En su segundo día de actividades en Barcelona, la presidenta Claudia Sheinbaum supervisa los trabajos en el Centro Nacional de Supercomputación, donde opera la infraestructura que México utiliza como base para el desarrollo de su propia supercomputadora.
La visita no es solo técnica, es estratégica. México hoy aprovecha la capacidad de este centro —uno de los más avanzados del mundo— mientras avanza en la construcción de su supercomputadora nacional, “Coatlicue”, eje de la nueva política tecnológica del país.
Este proyecto forma parte de una visión más amplia presentada en la conferencia matutina: la creación de un ecosistema nacional de datos.
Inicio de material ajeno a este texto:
==> src/rtl/param_pipelined_barrel_shifter.sv <==
// Width-parametrised barrel shifter, one register stage per shift-amount bit, valid/ready flow.
// Optional carry_out output enabled by defining BSHIFT_CARRY_EN.
module param_pipelined_barrel_shifter #(
  parameter int unsigned WIDTH = 8,
  localparam int unsigned SHW = $clog2(WIDTH)
) (
  input  logic             clk,
  input  logic             rst_n,
  input  logic             in_valid,
  output logic             in_ready,
  input  logic [WIDTH-1:0] in_data,
  input  logic [1:0]       operation,
  input  logic [SHW-1:0]   number_of_positions,
  input  logic             direction,
  output logic             out_valid,
  input  logic             out_ready,
  output logic [WIDTH-1:0] out_data
`ifdef BSHIFT_CARRY_EN
  ,
  output logic             carry_out
`endif
);

  typedef enum logic [1:0] {
    OpStore  = 2'd0,
    OpRotate = 2'd1,
    OpLogic  = 2'd2,
    OpArith  = 2'd3
  } op_e;

  logic advance;

  // Stage registers
  logic [WIDTH-1:0] data_q  [SHW];
  op_e              op_q    [SHW];
  logic [SHW-1:0]   amt_q   [SHW];
  logic             dir_q   [SHW];
  logic             fill_q  [SHW];
  logic             valid_q [SHW];

  // Stage inputs: index 0 is the accepted beat, index k is the output of stage k-1
  logic [WIDTH-1:0] st_data  [SHW];
  op_e              st_op    [SHW];
  logic [SHW-1:0]   st_amt   [SHW];
  logic             st_dir   [SHW];
  logic             st_fill  [SHW];
  logic             st_valid [SHW];

  logic [WIDTH-1:0] data_d   [SHW];

`ifdef BSHIFT_CARRY_EN
  logic           carry_q  [SHW];
  logic           st_carry [SHW];
  logic           carry_in;
  logic [SHW-1:0] carry_idx;

  // Shifted-out bit is known at accept; rotates pick the same source bit.
  always_comb begin
    carry_idx = '0;
    carry_in  = 1'b0;
    if (operation != OpStore && number_of_positions != '0) begin
      carry_idx = direction ? number_of_positions - SHW'(1) : SHW'(0) - number_of_positions;
      carry_in  = in_data[carry_idx];
    end
  end
`endif

  assign advance   = !valid_q[SHW-1] || out_ready;
  assign in_ready  = advance;
  assign out_valid = valid_q[SHW-1];
  assign out_data  = data_q[SHW-1];
`ifdef BSHIFT_CARRY_EN
  assign carry_out = carry_q[SHW-1];
`endif

  always_comb begin : stage_inputs
    st_data[0]  = in_data;
    st_op[0]    = op_e'(operation);
    st_amt[0]   = number_of_positions;
    st_dir[0]   = direction;
    // Arithmetic right fill is latched once so later stages never see a shifted sign bit.
    st_fill[0]  = (operation == OpArith) && in_data[WIDTH-1];
    st_valid[0] = in_valid;
`ifdef BSHIFT_CARRY_EN
    st_carry[0] = carry_in;
`endif
    for (int k = 1; k < SHW; k++) begin
      st_data[k]  = data_q[k-1];
      st_op[k]    = op_q[k-1];
      st_amt[k]   = amt_q[k-1];
      st_dir[k]   = dir_q[k-1];
      st_fill[k]  = fill_q[k-1];
      st_valid[k] = valid_q[k-1];
`ifdef BSHIFT_CARRY_EN
      st_carry[k] = carry_q[k-1];
`endif
    end
  end

  always_comb begin : stage_shift
    logic [WIDTH-1:0] res;
    for (int k = 0; k < SHW; k++) begin
      res = st_data[k];
      if (st_amt[k][k] && st_op[k] != OpStore) begin
        if (!st_dir[k]) begin
          res = st_data[k] << (1 << k);
          if (st_op[k] == OpRotate) begin
            res = res | (st_data[k] >> (WIDTH - (1 << k)));
          end
        end else begin
          res = st_data[k] >> (1 << k);
          if (st_op[k] == OpRotate) begin
            res = res | (st_data[k] << (WIDTH - (1 << k)));
          end else if (st_fill[k]) begin
            res = res | ~({WIDTH{1'b1}} >> (1 << k));
          end
        end
      end
      data_d[k] = res;
    end
  end

  always_ff @(posedge clk or negedge rst_n) begin
    if (!rst_n) begin
      for (int k = 0; k < SHW; k++) begin
        data_q[k]  <= '0;
        op_q[k]    <= OpStore;
        amt_q[k]   <= '0;
        dir_q[k]   <= 1'b0;
        fill_q[k]  <= 1'b0;
        valid_q[k] <= 1'b0;
`ifdef BSHIFT_CARRY_EN
        carry_q[k] <= 1'b0;
`endif
      end
    end else if (advance) begin
      for (int k = 0; k < SHW; k++) begin
        data_q[k]  <= data_d[k];
        op_q[k]    <= st_op[k];
        amt_q[k]   <= st_amt[k];
        dir_q[k]   <= st_dir[k];
        fill_q[k]  <= st_fill[k];
        valid_q[k] <= st_valid[k];
`ifdef BSHIFT_CARRY_EN
        carry_q[k] <= st_carry[k];
`endif
      end
    end
  end

  // Control fields of the last stage are carried for uniformity but not consumed.
  logic unused_ctrl;
  always_comb begin
    unused_ctrl = ^{op_q[SHW-1], dir_q[SHW-1], fill_q[SHW-1]};
    for (int k = 0; k < SHW; k++) begin
      unused_ctrl = unused_ctrl ^ (^amt_q[k]);
    end
  end

endmodule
En ese contexto, se anunció el despliegue de centros de datos en regiones clave como el Valle de México, Monterrey y Guadalajara, con una inversión estimada de 100 millones de dólares, complementada por el desarrollo de la supercomputadora nacional con una inversión cercana a los 6 mil millones de pesos.
Se trata de una apuesta integral que combina infraestructura física y capacidad de cómputo de alto nivel para posicionar a México en la nueva economía digital.
Estos centros estarán conectados al sistema de supercómputo y permitirán procesar grandes volúmenes de información para inteligencia artificial, análisis predictivo y toma de decisiones públicas.
Los beneficios son estructurales: anticipar fenómenos climáticos, mejorar la gestión del agua, optimizar la energía, fortalecer la seguridad y modernizar sectores clave como salud, movilidad y agricultura.
Además, el proyecto apunta a un objetivo mayor: que México deje de depender tecnológicamente del exterior y construya su propia capacidad científica y digital.
En este proceso, también se incorpora un enfoque responsable en el uso de recursos, particularmente el agua, mediante tecnologías de enfriamiento más eficientes que reduzcan el impacto ambiental.
La presencia de la presidenta en Barcelona confirma que México no solo observa la revolución tecnológica… la está construyendo.